◆ **TASK REQUIREMENTS**:
Please output exactly the lines of the material from the first through the line containing "export DETAILED_ROUTE_END_ITERATION = 16", and nothing more.

[[ TASK DATA, beginning ]]

==> config.mk <==
export PLATFORM = sky130hd
export DESIGN_NAME = dcd_sqrt_cell
export DESIGN_NICKNAME = d
export VERILOG_FILES = /design/src/rtl/dcd_pkg.sv /design/src/rtl/dcd_sqrt_cell.sv
export SDC_FILE = /design/constraint.sdc
export NUM_CORES = 1
export LEC_CHECK = 0
export BUFFER_PORTS_ARGS = -buffer_cell sky130_fd_sc_hd__clkbuf_2
export CORE_UTILIZATION = 44
export CTS_BUF_LIST = sky130_fd_sc_hd__clkbuf_8
export DETAILED_ROUTE_END_ITERATION = 16
export GPL_ROUTABILITY_DRIVEN = 1
export GPL_TIMING_DRIVEN = 0
export MAX_ROUTING_LAYER = met4
export PLACE_DENSITY = 0.75
export SETUP_SLACK_MARGIN = 0.3
export SLEW_MARGIN = 20
export SYNTH_ARGS = -nofsm -noshare
export SYNTH_HDL_FRONTEND = slang
export SYNTH_SLANG_ARGS = --single-unit
==> constraint.sdc <==
create_clock -name clk -period 4 [get_ports clk]
set_input_delay 0.8 -clock clk [delete_from_list [all_inputs] [get_ports clk]]
set_output_delay 0.8 -clock clk [all_outputs]
set_load 0.02 [all_outputs]
==> src/rtl/dcd_pkg.sv <==
package dcd_pkg;

  // Fixed internal widths of the normalized datapath.
  localparam int N_W      = 31;  // normalized magnitude, top bit at 2^30
  localparam int SQ_W     = 64;  // sum of three squared magnitudes
  localparam int ROOT_W   = 32;  // integer square root of the sum
  localparam int SQ_REM_W = 34;  // square root partial remainder
  localparam int DIR_W    = 32;  // direction component, Q2.30
  localparam int PROD_W   = 62;  // product of two direction magnitudes
  localparam int NUM_W    = 61;  // Hessian numerator magnitude, scale 2^60

  // Direction divider geometry: dividend 63 bits, divisor 2L.
  localparam int DD_DVW = 33;
  localparam int DD_QW  = 32;

  // Numerator of one, scale 2^60.
  localparam logic [NUM_W-1:0] NUM_ONE = NUM_W'(1) << 60;

  // Configuration register indexes.
  localparam logic [1:0] CFG_OFFSET_X = 2'd0;
  localparam logic [1:0] CFG_OFFSET_Y = 2'd1;
  localparam logic [1:0] CFG_OFFSET_Z = 2'd2;

endpackage

==> src/rtl/dcd_sqrt_cell.sv <==
module dcd_sqrt_cell #(
  parameter int PW = 8
) (
  input  logic                            clk,
  input  logic                            rst,
  input  logic                            en,
  input  logic                            in_v,
  input  logic [dcd_pkg::SQ_REM_W-1:0]    in_rem,
  input  logic [dcd_pkg::ROOT_W-1:0]      in_root,
  input  logic [dcd_pkg::SQ_W-1:0]        in_rad,
  input  logic [PW-1:0]                   in_pay,
  output logic                            out_v,
  output logic [dcd_pkg::SQ_REM_W-1:0]    out_rem,
  output logic [dcd_pkg::ROOT_W-1:0]      out_root,
  output logic [dcd_pkg::SQ_W-1:0]        out_rad,
  output logic [PW-1:0]                   out_pay
);

  localparam int TW = dcd_pkg::SQ_REM_W + 2;

  logic [TW-1:0] t;
  logic [TW-1:0] trial;
  logic          ge;

  // One root bit: bring down two radicand bits and try (root << 2) | 1.
  assign t     = {in_rem, in_rad[dcd_pkg::SQ_W-1 -: 2]};
  assign trial = TW'({in_root, 2'b01});
  assign ge    = t >= trial;

  always_ff @(posedge clk) begin
    if (rst) begin
      out_v <= 1'b0;
    end else if (en) begin
      out_v <= in_v;
    end
  end

  always_ff @(posedge clk) begin
    if (en) begin
      out_rem  <= ge ? dcd_pkg::SQ_REM_W'(t - trial) : dcd_pkg::SQ_REM_W'(t);
      out_root <= {in_root[dcd_pkg::ROOT_W-2:0], ge};
      out_rad  <= in_rad << 2;
      out_pay  <= in_pay;
    end
  end

endmodule

# Word level (Yosys, flattened, before mapping)
# Index checks and enable logic that the tools add are counted.
dict set report classes {
  n_eq_ne 0
  multipliers 0
  shifts 0
  n_reduce_logical 0
  div 0
  order_cmp 1
  add_sub_neg 1
  n_bitwise 0
  mux 1
}
# cell count
set ops {}
lappend ops {{$ge 36x34->1} 1}
lappend ops {{$mux 34} 1}
lappend ops {{$sub 34x34->34} 1}
dict set report word_totals {
  n_memories 0
  rom_bits 0
  ff_bits 137
  ramBits 0
  latchBits 0
  elab_cells 8
  input_bits 142
}

# Depth between registers and ports, before layout
dict set report logic_depth {
  word_depth 2
  depth_mapped 13
}

# Least setup slack after synthesis
# No wires, ideal clock.
dict set report synth_path {
  kind {input to register}
  start {input port in_root[27] in the netlist's numbering}
  end {register out_rem[3] in the netlist's numbering, data pin}
  setup_time_ps 262
  setup_slack_ps 834
  t_arrival_ps 2904
  n_path_buf 1
  stages 10
  cell_sequence {inv_1 ha_1 a21o_1 a21o_1 a21o_1 a311o_1 a211oi_1 o21a_1 buf_4 mux2_1}
}
dict set report synth_via {
  elab_chain_cells 2
}
# item line_no
set synth_rtl {}
lappend synth_rtl {{start, declared} dcd_sqrt_cell.sv:9} ;# input logic [dcd_pkg::ROOT_W-1:0] in_root,
lappend synth_rtl {{$ge 36x34->1} dcd_sqrt_cell.sv:28} ;# assign ge = t >= trial;
lappend synth_rtl {{$mux 34} dcd_sqrt_cell.sv:40} ;# out_rem <= ge ? dcd_pkg::SQ_REM_W'(t - trial) : dcd_pkg::SQ_REM_W'(t);
lappend synth_rtl {{end signal, assigned} dcd_sqrt_cell.sv:40}
lappend synth_rtl {{end, declared} dcd_sqrt_cell.sv:13} ;# output logic [dcd_pkg::SQ_REM_W-1:0] out_rem,
# No other way between the ends.
# A chain may end at the register's enable or synchronous reset.

# Worst setup path after layout
dict set report layout_path {
  start {input port in_root[7] in the netlist's numbering}
  end {register out_rem[33] in the netlist's numbering, data pin}
}
dict set report layout_via {
  elab_chain_cells 2
}
# item line_no
set layout_rtl {}
lappend layout_rtl {{$sub 34x34->34 or $ge 36x34->1 (tied branches)} {dcd_sqrt_cell.sv:40, dcd_sqrt_cell.sv:28}}
lappend layout_rtl {{$mux 34 *} dcd_sqrt_cell.sv:40}
# Every way passes the cells marked *; elsewhere a longest branch is shown, timed or not.

==> results.sh <==
export IMPL_vias_per_cell=5.09
export IMPL_top_layer_used="met4"
export IMPL_gr_usage_all_layers_pct=22.0
export IMPL_vias=5096
export IMPL_drt_iter0_drc=289
export IMPL_synth_enable_flop_cells=136
export IMPL_initial_core_util_pct=44.8
export IMPL_min_period_ps=3430
export IMPL_hold_class="in2reg"
export IMPL_die_y_um=123
export IMPL_outcome="finished clean"
export IMPL_setup_tns_ps=0
export IMPL_ys_types=58
export IMPL_wl_met2_um=8440
export IMPL_grt_pass1_wl_um=23900
export IMPL_drive_above_1_share_pct=40.3
export IMPL_crit_type="in2reg"
export IMPL_clk_latency_ps=440
export IMPL_synth_commonest_cells="edfxtp_1, nand2_1, inv_1"
export IMPL_wl_met3_um=1570
export IMPL_finalHoldViolations=0
export IMPL_rsz0062_at_grt="no"
export IMPL_synthCells=505
export IMPL_cts_htree_levels=4
export IMPL_timing_final_max_slew_violations=0
export IMPL_cts_resized=0
export IMPL_ir_drop_mv=0.232
export IMPL_nets=980
export IMPL_clk_pin_slew_ps=90
export IMPL_period_share_pct=85.8
export IMPL_post_route_util_pct=59.0
export IMPL_drt_wirelength_per_cell_um=16.6
export IMPL_setup_viol=0
export IMPL_antenna_cells=0
export IMPL_antenna_left=0
export IMPL_finClkSkew_ps=0
export IMPL_p_leak_nw=3.94
export IMPL_io_pin_count=281
export IMPL_cp_max_fo=10
export IMPL_synth_top_cell_area_share_pct=62.9
export IMPL_cts_path_max_buffers=2
export IMPL_drc_errors=0
export IMPL_postCtsHoldBufs=0
export IMPL_clkSinkCount=137
export IMPL_synth_most_common_cell="edfxtp_1"
export IMPL_synth_top_area_cell="edfxtp_1"
export IMPL_crit_path_end_kind="flop"
export IMPL_yosys_warnings=0
export IMPL_cts_tree="done"
export IMPL_synth_main_ff_cell="edfxtp_1"
export IMPL_cp_required_ps=4210
export IMPL_syn_avg_cell_area_um2=12.9
export IMPL_die_width_um=123
export IMPL_wl_met1_um=6390
export IMPL_async_flop_share_pct=0
export IMPL_grt_pass1_vias=4614
export IMPL_design_core_area_um2=14500
export IMPL_p_per_area_nw_per_um2=437
export IMPL_grt_ovfl_total=0
export IMPL_hpwlAfterDp_um=12900
export IMPL_num_rows=44
export IMPL_cts_buffers_inserted=17
export IMPL_root_buffer="clkbuf_8"
export IMPL_antenna_found_initial=0
export IMPL_arrival_ps=3640
export IMPL_synth_yosys_seq_area_share_pct=63.2
export IMPL_cap_violations=0
export IMPL_post_cts_buffers=0
export IMPL_worstSetupStartpointType="input pin"
export IMPL_syn2layout_area_growth_pct=31.5
export IMPL_grt_max_degree=85
export IMPL_port_buffer_count=278
export IMPL_relSlewSlack_pct=61.4
export IMPL_synth_seq_cells=137
export IMPL_drtPass1Iterations=5
export IMPL_die_area_um2=15200
export IMPL_tightest_slew_ps=576
export IMPL_clock_fmax_mhz=291
export IMPL_nFillCells=1224
export IMPL_yosys_top_cells_area="edfxtp_1, ha_1, nand2_1"
export IMPL_synth_area_um2=6490
export IMPL_gp_congestion=0.843
export IMPL_finalWirelength_um=16700
-- cell families (layout without fill, tap and decap cells) --
family | Yosys count | in the layout | share of synthesized area (%)
AO/OA/AOI/OAI | 129 | 129 | 13.3
XOR/XNOR | 28 | 28 | 3.78
adder cells (fa/ha/maj) | 34 | 34 | 6.55
buffers and inverters | 56 | 367 | 3.53
flip-flops | 137 | 137 | 63.2
multiplexers | 7 | 7 | 1.14
other | 1 | 2 | 0.0577
AND/OR/NAND/NOR | 113 | 113 | 8.46
-- final timing paths --
kind         cells after the start          startpoint  slack, ps                     to
min reg2reg                      2  out_v$_SDFFE_PP0P_        510     out_v$_SDFFE_PP0P_
min                              2                 rst        500     out_v$_SDFFE_PP0P_
max reg2reg                      2  out_v$_SDFFE_PP0P_       3410     out_v$_SDFFE_PP0P_
max                             12          in_root[7]        570  out_rem[33]$_DFFE_PP_
-- where the power goes --
part           total, mW  internal, mW  switching, mW
clock               1.11         0.523          0.587
sequential          1.79          1.75         0.0361
combinational      0.833         0.307          0.526
-- state kept, by name, indices dropped and copies added, names as in the netlist --
name / flops
out_v: 1
out_rem: 34
out_root: 32
out_rad: 62
out_pay: 8
-- per-layer routing --
| metal | up-vias | track usage [%] |
|---|---|---|
| met5 | - | - |
| met4 | 0 | 6.02 |
| met3 | 20 | 7.93 |
| met2 | 220 | 37.8 |
| met1 | 2387 | 24.0 |
| li1 | 2469 | - |
-- critical path: stages --
cell and delay, ps:
clkbuf_2 90, inv_1 40, ha_1 350, a21o_1 240
o41ai_1 410, o211ai_1 310, a211oi_1 310, o21a_1 360
buf_4 270, buf_2 280, nand2_1 100, o41ai_1 90
-- area by class of cell --
class | instances | area [µm²] | share of cell area [%]
buffer | 14 | 71.3 | 0.835
clock buffer | 18 | 248 | 2.90
clock inverter | 14 | 139 | 1.63
inverter | 42 | 158 | 1.85
multi-input combinational | 313 | 2160 | 25.3
sequential | 137 | 4100 | 48.0
tap | 184 | 230 | 2.70
timing repair buffer | 279 | 1430 | 16.7
-- per-stage QoR --
step | total power, mW | cell area [µm²] | setup slack, ps | cells | hold WS (ps)
3_3_place_gp | 2.64 | 8120 | 27.3 | 968 | 483
4_1_cts | 3.76 | 8540 | 571 | 1001 | 467
3_5_place_dp | 2.65 | 8160 | 97.3 | 969 | 500
5_1_grt | 3.89 | 8540 | 380 | 1001 | 456
6_report | 3.73 | 8540 | 569 | 1001 | 497
2_1_floorplan | 2.33 | 6500 | 834 | 506 | 579
-- layout by cell type, fill, tap and decap left out, types with 3 or more instances in the layout --
cell      netlist  layout
o41ai_1         3       3
a21o_1         21      21
inv_1          41      41
xnor2_1        12      12
mux2_1          3       3
o21ai_1        31      31
nand4_1         7       7
nor3_1          8       8
nand2_1        48      48
mux2i_1         4       4
and3_1          9       9
nand3_1         4       4
inv_6           0       3
a21oi_1        26      26
a31oi_1         5       5
buf_4           3       3
and2_1          6       6
o211ai_1        3       3
buf_2           6       6
clkinv_4        0       4
nand2b_1        6       6
xor2_1         16      16
clkbuf_8        0      19
o31ai_1         3       3
o21ai_0        12      12
ha_1           34      34
edfxtp_1      136     136
nor2_1         15      15
clkbuf_1        5       5
clkbuf_2        0     277
No activity file was read; power rests on OpenSTA's default activity.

[[ TASK DATA, end ]]

◆ **REPLY**:
==> config.mk <==
export PLATFORM = sky130hd
export DESIGN_NAME = dcd_sqrt_cell
export DESIGN_NICKNAME = d
export VERILOG_FILES = /design/src/rtl/dcd_pkg.sv /design/src/rtl/dcd_sqrt_cell.sv
export SDC_FILE = /design/constraint.sdc
export NUM_CORES = 1
export LEC_CHECK = 0
export BUFFER_PORTS_ARGS = -buffer_cell sky130_fd_sc_hd__clkbuf_2
export CORE_UTILIZATION = 44
export CTS_BUF_LIST = sky130_fd_sc_hd__clkbuf_8
export DETAILED_ROUTE_END_ITERATION = 16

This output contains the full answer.